I am exploring ways to improve application performance that I can only affect database level to a limited extent. SQL Server version is 2012 Service Pack 2 (SP2), and the table and view structure in question (I can not negatively affect this + note that an xml document can contain only a few hundred elements):
CREATE TABLE Orders( id nvarchar(64) NOT NULL, xmldoc xml NULL, CONSTRAINT PK_Order_id PRIMARY KEY CLUSTERED (id) ); CREATE VIEW V_Orders as SELECT a.id, a.xmldoc ,a.xmldoc.value('data(/row/c1)[1]', 'nvarchar(max)') "Stuff" ,a.xmldoc.value('data(/row/c2)[1]', 'nvarchar(max)') "OrderType" etc..... many columns from Orders a;
A typical query (and the one used for testing below):
SELECT id FROM V_Orders WHERE OrderType = '30791'
All queries are executed against the view, and I can neither influence the queries nor the structure of the table / view.
I thought adding a custom XML index to the table would be my savior:
CREATE SELECTIVE XML INDEX I_Orders_OrderType ON Orders(xmldoc) FOR( pathOrderType = '/row/c2' as SQL [nvarchar](20) )
But even after updating the statistics, the execution plan looks strange. Failed to post pic as a new account, so the relevant details as text:
In fact, with my test data, the query does not even return any results, but whether it returns one or more does not matter. The query support execution time does take as long as it can be deduced from the execution plan and has thousands of views.
So my question is, why is the xml selective index optimizer misused? Or is something wrong with me? How to optimize this specific query performance with selective xml indexing (or perhaps with a saved column)?
Edit: I conducted additional testing with larger sample data (~ 274 thousand rows in a table with XML documents close to average production sizes), and compared the selective XML index with an advanced column. Results are from Profiler tracing, focusing on CPU usage and number of samples. The implementation plan for selective xml indexing is basically the same as described above.

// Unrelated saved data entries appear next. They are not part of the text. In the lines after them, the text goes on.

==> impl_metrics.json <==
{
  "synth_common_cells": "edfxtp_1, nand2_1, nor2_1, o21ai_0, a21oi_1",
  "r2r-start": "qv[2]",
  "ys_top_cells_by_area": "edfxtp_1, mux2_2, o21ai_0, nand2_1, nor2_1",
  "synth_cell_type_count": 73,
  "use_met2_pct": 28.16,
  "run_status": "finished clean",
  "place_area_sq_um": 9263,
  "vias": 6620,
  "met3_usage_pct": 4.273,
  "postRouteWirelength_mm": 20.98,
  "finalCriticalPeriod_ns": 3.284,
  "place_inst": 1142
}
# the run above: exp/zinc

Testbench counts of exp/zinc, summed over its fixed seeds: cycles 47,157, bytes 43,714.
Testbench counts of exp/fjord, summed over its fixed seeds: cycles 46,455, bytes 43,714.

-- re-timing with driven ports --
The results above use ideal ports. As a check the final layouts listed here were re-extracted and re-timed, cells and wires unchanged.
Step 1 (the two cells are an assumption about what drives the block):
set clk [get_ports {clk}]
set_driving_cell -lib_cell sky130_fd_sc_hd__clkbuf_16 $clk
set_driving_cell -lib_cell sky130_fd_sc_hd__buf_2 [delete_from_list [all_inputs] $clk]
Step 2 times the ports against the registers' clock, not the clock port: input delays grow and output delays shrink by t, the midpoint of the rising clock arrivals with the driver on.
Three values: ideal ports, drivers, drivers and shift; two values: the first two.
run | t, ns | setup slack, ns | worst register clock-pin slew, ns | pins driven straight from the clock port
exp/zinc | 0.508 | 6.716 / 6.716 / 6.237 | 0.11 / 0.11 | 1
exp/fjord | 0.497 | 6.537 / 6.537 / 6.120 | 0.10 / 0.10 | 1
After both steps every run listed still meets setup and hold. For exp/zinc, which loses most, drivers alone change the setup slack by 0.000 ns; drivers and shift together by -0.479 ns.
This is an optimization exercise on Yosys and OpenROAD, whose aim is small area, not a production implementation.
The RTL was checked by simulation tests, not by an equivalence proof against the original design.
Power and IR drop assume default switching activity.

==> flow/design.v <==
module ts100_i2cm (
    input  wire        clk,
    input  wire        rst_n,
    input  wire        h_valid,
    input  wire        h_write,
    input  wire [2:0]  h_size,
    input  wire [4:0]  h_addr,
    input  wire [31:0] h_wdata,
    output reg  [31:0] h_rdata,
    output wire        h_err,
    input  wire        scl_i,
    input  wire        sda_i,
    output wire        scl_o,
    output wire        sda_o
);
    localparam [2:0] ST_OFF      = 3'd0,
                     ST_IDLE     = 3'd1,
                     ST_STARTING = 3'd2,
                     ST_STARTED  = 3'd3,
                     ST_ADDRESS  = 3'd4,
                     ST_READY    = 3'd5,
                     ST_TRANSMIT = 3'd6,
                     ST_STOPPING = 3'd7;
    reg [11:0] ccr;
    reg        fs;
    reg [5:0]  trise;
    reg [15:0] to;
    reg [2:0]  st;
    reg [1:0]  ph;
    reg [8:0]  sh;
    reg [15:0] wcnt;
    reg [11:0] div;
    reg        spend;
    reg        sda_drv;
    reg        nackf;
    reg        tof;
    reg        cmderr;
    reg [3:0]  errcode;
    wire st_off   = (st == ST_OFF);
    wire st_idle  = (st == ST_IDLE);
    wire st_sting = (st == ST_STARTING);
    wire st_sted  = (st == ST_STARTED);
    wire st_addr  = (st == ST_ADDRESS);
    wire st_ready = (st == ST_READY);
    wire st_tx    = (st == ST_TRANSMIT);
    wire st_stop  = (st == ST_STOPPING);
    wire st_frame = st_addr | st_tx;
    wire scl_drv = (st[2] & ~ph[1]) | st_sted;
    assign scl_o = scl_drv;
    assign sda_o = sda_drv;
    wire scl_line = ~scl_drv & scl_i;
    wire sda_line = ~sda_drv & sda_i;
    assign h_err = (h_size != 3'd4) | (h_addr[1:0] != 2'b00);
    wire wr = h_valid & h_write & ~h_err;
    wire [2:0] ra = h_addr[4:2];
    wire wr_ctrl    = wr & (ra == 3'd0);
    wire wr_timing  = wr & (ra == 3'd1);
    wire wr_timeout = wr & (ra == 3'd2);
    wire wr_cmd     = wr & (ra == 3'd3);
    wire wr_stat    = wr & (ra == 3'd4);
    wire sent = ph[0];
    wire [31:0] stat_val = {5'b0, st, 6'b0, sda_line, scl_line,
                            errcode, 1'b0, cmderr, tof, nackf,
                            spend, st_ready | st_tx, st_ready & sent, st_ready,
                            st_ready & ~sent, st[2] | st[1], st[2] | st_sted, st_sted};
    always @(*) begin
        case (ra)
            3'd0:    h_rdata = {31'd0, ~st_off};
            3'd1:    h_rdata = {10'd0, trise, fs, 3'd0, ccr};
            3'd2:    h_rdata = {16'd0, to};
            3'd4:    h_rdata = stat_val;
            default: h_rdata = 32'd0;
        endcase
    end
    wire [3:0] op  = h_wdata[3:0];
    wire [7:0] arg = h_wdata[15:8];
    wire op_nop   = (op == 4'd0);
    wire op_start = (op == 4'd1);
    wire op_addrw = (op == 4'd2);
    wire op_write = (op == 4'd3);
    wire op_stop  = (op == 4'd4);
    wire cmd_valid = (h_wdata[31:16] == 16'd0) && (h_wdata[7:4] == 4'd0) &&
                     (op_addrw ? ~arg[7] : (op_write | ((op_nop | op_start | op_stop) & (arg == 8'd0))));
    wire cmd_allowed = (op_start & (st_idle | (st_stop & ~spend))) |
                       (op_addrw & st_sted) |
                       (op_write & st_ready) |
                       (op_stop & (st_sted | st_ready));
    wire c_err1 = ~cmd_valid;
    wire c_err2 = cmd_valid & ~op_nop & st_off;
    wire c_err3 = cmd_valid & ~op_nop & ~st_off & ~cmd_allowed;
    wire c_go   = wr_cmd & cmd_valid & ~op_nop & ~st_off & cmd_allowed;
    wire ticking = st_sting | st_addr | st_tx | st_stop;
    wire tick    = ticking & ~wr & (div >= ccr);
    wire is_ack   = (sh[7:0] == 8'd0);           
    wire to_hit   = (wcnt >= to);
    wire wait_ph  = st_sting ? (ph == 2'd0) : (ph == 2'd2);
    wire wait_ok  = st_sting ? (scl_line & sda_line) : scl_line;
    wire waiting  = wait_ph & ~wait_ok;          
    wire t_to     = tick & waiting & to_hit;     
    wire t_nack   = tick & st_frame & (ph == 2'd3) & is_ack & ~sh[8];
    wire [3:0] wait_code = st_sting ? 4'd6 : st_addr ? 4'd7 : st_tx ? 4'd8 : 4'd9;
    wire       raise = (wr_cmd & (c_err1 | c_err2 | c_err3)) | t_to | t_nack;
    wire [3:0] raise_code = t_to ? wait_code :
                            t_nack ? (st_addr ? 4'd4 : 4'd5) :
                            c_err1 ? 4'd1 : c_err2 ? 4'd2 : 4'd3;
    always @(posedge clk) begin
        if (!ticking)
            div <= 12'd0;
        else if (!wr)
            div <= tick ? 12'd0 : div + 12'd1;
        if (!ticking)
            wcnt <= 16'd0;
        else if (tick)
            wcnt <= (waiting & ~to_hit) ? wcnt + 16'd1 : 16'd0;
        if (c_go & op_addrw)
            sh <= {h_wdata[14:8], 1'b0, 1'b1};
        else if (c_go & op_write)
            sh <= {h_wdata[15:8], 1'b1};
        else if (tick & st_frame) begin
            if (ph == 2'd3 & ~is_ack)
                sh <= {sh[7:0], 1'b0};
            else if (ph == 2'd2 & is_ack & scl_line)
                sh[8] <= ~sda_line;
        end
        if (c_go & ~st_stop)
            ph <= 2'd0;
        else if (tick & ~waiting) begin
            if (st_frame & (ph == 2'd3) & is_ack & sh[8])
                ph <= {1'b0, st_tx};
            else
                ph <= ph + 2'd1;
        end
    end
    always @(posedge clk) begin
        if (!rst_n) begin
            ccr     <= 12'd0;
            fs      <= 1'b0;
            trise   <= 6'd0;
            to      <= 16'hFFFF;
            st      <= ST_OFF;
            spend   <= 1'b0;
            sda_drv <= 1'b0;
            nackf   <= 1'b0;
            tof     <= 1'b0;
            cmderr  <= 1'b0;
            errcode <= 4'd0;
        end else begin
            if (wr_ctrl) begin
                if (st_off & h_wdata[0])
                    st <= ST_IDLE;
                if (~st_off & ~h_wdata[0]) begin
                    st      <= ST_OFF;
                    spend   <= 1'b0;
                    sda_drv <= 1'b0;
                end
            end
            if (wr_timing) begin
                ccr   <= h_wdata[11:0];
                fs    <= h_wdata[15];
                trise <= h_wdata[21:16];
            end
            if (wr_timeout)
                to <= h_wdata[15:0];
            if (wr_stat) begin
                if (h_wdata[8])  nackf  <= 1'b0;
                if (h_wdata[9])  tof    <= 1'b0;
                if (h_wdata[10]) cmderr <= 1'b0;
                if (~(nackf & ~h_wdata[8]) & ~(tof & ~h_wdata[9]) & ~(cmderr & ~h_wdata[10]))
                    errcode <= 4'd0;
            end
            if (c_go) begin
                if (op_start) begin
                    if (st_idle) st <= ST_STARTING;
                    else         spend <= 1'b1;
                end
                if (op_addrw) st <= ST_ADDRESS;
                if (op_write) st <= ST_TRANSMIT;
                if (op_stop)  st <= ST_STOPPING;
            end
            if (tick) begin
                if (st_sting) begin
                    if (ph == 2'd0) begin
                        if (wait_ok) sda_drv <= 1'b1;
                    end else
                        st <= ST_STARTED;
                end
                if (st_frame) begin
                    if (ph == 2'd0)
                        sda_drv <= ~is_ack & ~sh[8];
                    if (ph == 2'd3 & is_ack)
                        st <= sh[8] ? ST_READY : ST_STOPPING;
                end
                if (st_stop) begin
                    if (ph == 2'd0)
                        sda_drv <= 1'b1;
                    if (ph == 2'd3) begin
                        sda_drv <= 1'b0;
                        spend   <= 1'b0;
                        st      <= spend ? ST_STARTING : ST_IDLE;
                    end
                end
                if (t_to) begin
                    sda_drv <= 1'b0;
                    spend   <= 1'b0;
                    st      <= ST_IDLE;
                end
            end
            if (raise) begin
                if (~nackf & ~tof & ~cmderr)
                    errcode <= raise_code;
                if (t_nack)                    nackf  <= 1'b1;
                else if (t_to)                 tof    <= 1'b1;
                else                           cmderr <= 1'b1;
            end
        end
    end
endmodule
==> flow/config.mk <==
export PLATFORM = sky130hd
export DESIGN_NAME = ts100_i2cm
export DESIGN_NICKNAME = ts100_i2cm
export VERILOG_FILES = /design/flow/design.v
export SDC_FILE = /design/flow/constraint.sdc
export NUM_CORES = 4
export LEC_CHECK = 0
export CAP_MARGIN = 20
export CORE_MARGIN = 2
export CORE_UTILIZATION = 40
export CTS_BUF_LIST = sky130_fd_sc_hd__clkbuf_8
export SLEW_MARGIN = 20
==> flow/constraint.sdc <==
create_clock -name core_clock -period 10.0 [get_ports {clk}]
set_input_delay 2.0000 -clock core_clock [delete_from_list [all_inputs] [get_ports {clk}]]
set_output_delay 2.0000 -clock core_clock [all_outputs]
set_load 0.01 [all_outputs]
run.sh (not shown) runs the stock make flow with config.mk's settings and CLKGATE_MAP_FILE= SYNTH_SCRIPT=/design/flow/synth_recipe.tcl, a recipe that flattens the netlist after the stock synthesis.
Edit:
==> flow/flow/run.sh (new file) <==
#!/bin/bash
# Standard layout, with the port buffers made from the smallest buffer cell.
set -o pipefail




export BUFFER_PORTS_ARGS="-buffer_cell sky130_fd_sc_hd__buf_1"
bash standard.sh > standard.log 2>&1
==> flow/standard.sh (new file) <==
#!/bin/bash
# synth_recipe.tcl (not shown) runs the flow's synth.tcl, then flattens the netlist and writes it again
# the make line also repeats each setting of config.mk as NAME=value (left out here)
make -C /OpenROAD-flow-scripts/flow DESIGN_CONFIG=/design/flow/config.mk WORK_HOME=/design/flow/orfs CLKGATE_MAP_FILE= SYNTH_SCRIPT=/design/flow/synth_recipe.tcl "${@:-finish}"
Settings changed: CTS_CLUSTER_DIAMETER set to 500, CTS_CLUSTER_SIZE set to 100.
removed: flow/run.sh
Effect:
- clock power goes up by 40%
- flip-flop and latch count is unchanged
- setup slack is better by 690 ps
- via count came out higher by 1.5%
- clock-buffer cell count grows by 1
- total power climbs by 13%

Selective XML index and 274k lines (query execution above): CPU: 6454, read: 938521
After I updated the values in the search field to be unique (total records another 274k), I got the following results:
Selective XML index and 274k lines (query execution above): CPU: 10077, read: 1006466
Then, using an advanced (i.e. constant) separately indexed column and using it directly in the view: CPU: 0, read: 23
Selective XML index performance seems to be closer to full table scans than corresponding SQL column indexing. I read somewhere that using a schema for a table can help to throw TOP TOP step away from the execution plan (provided that we are looking for a non-repeating field), but I'm not sure if this is a real possibility in this case.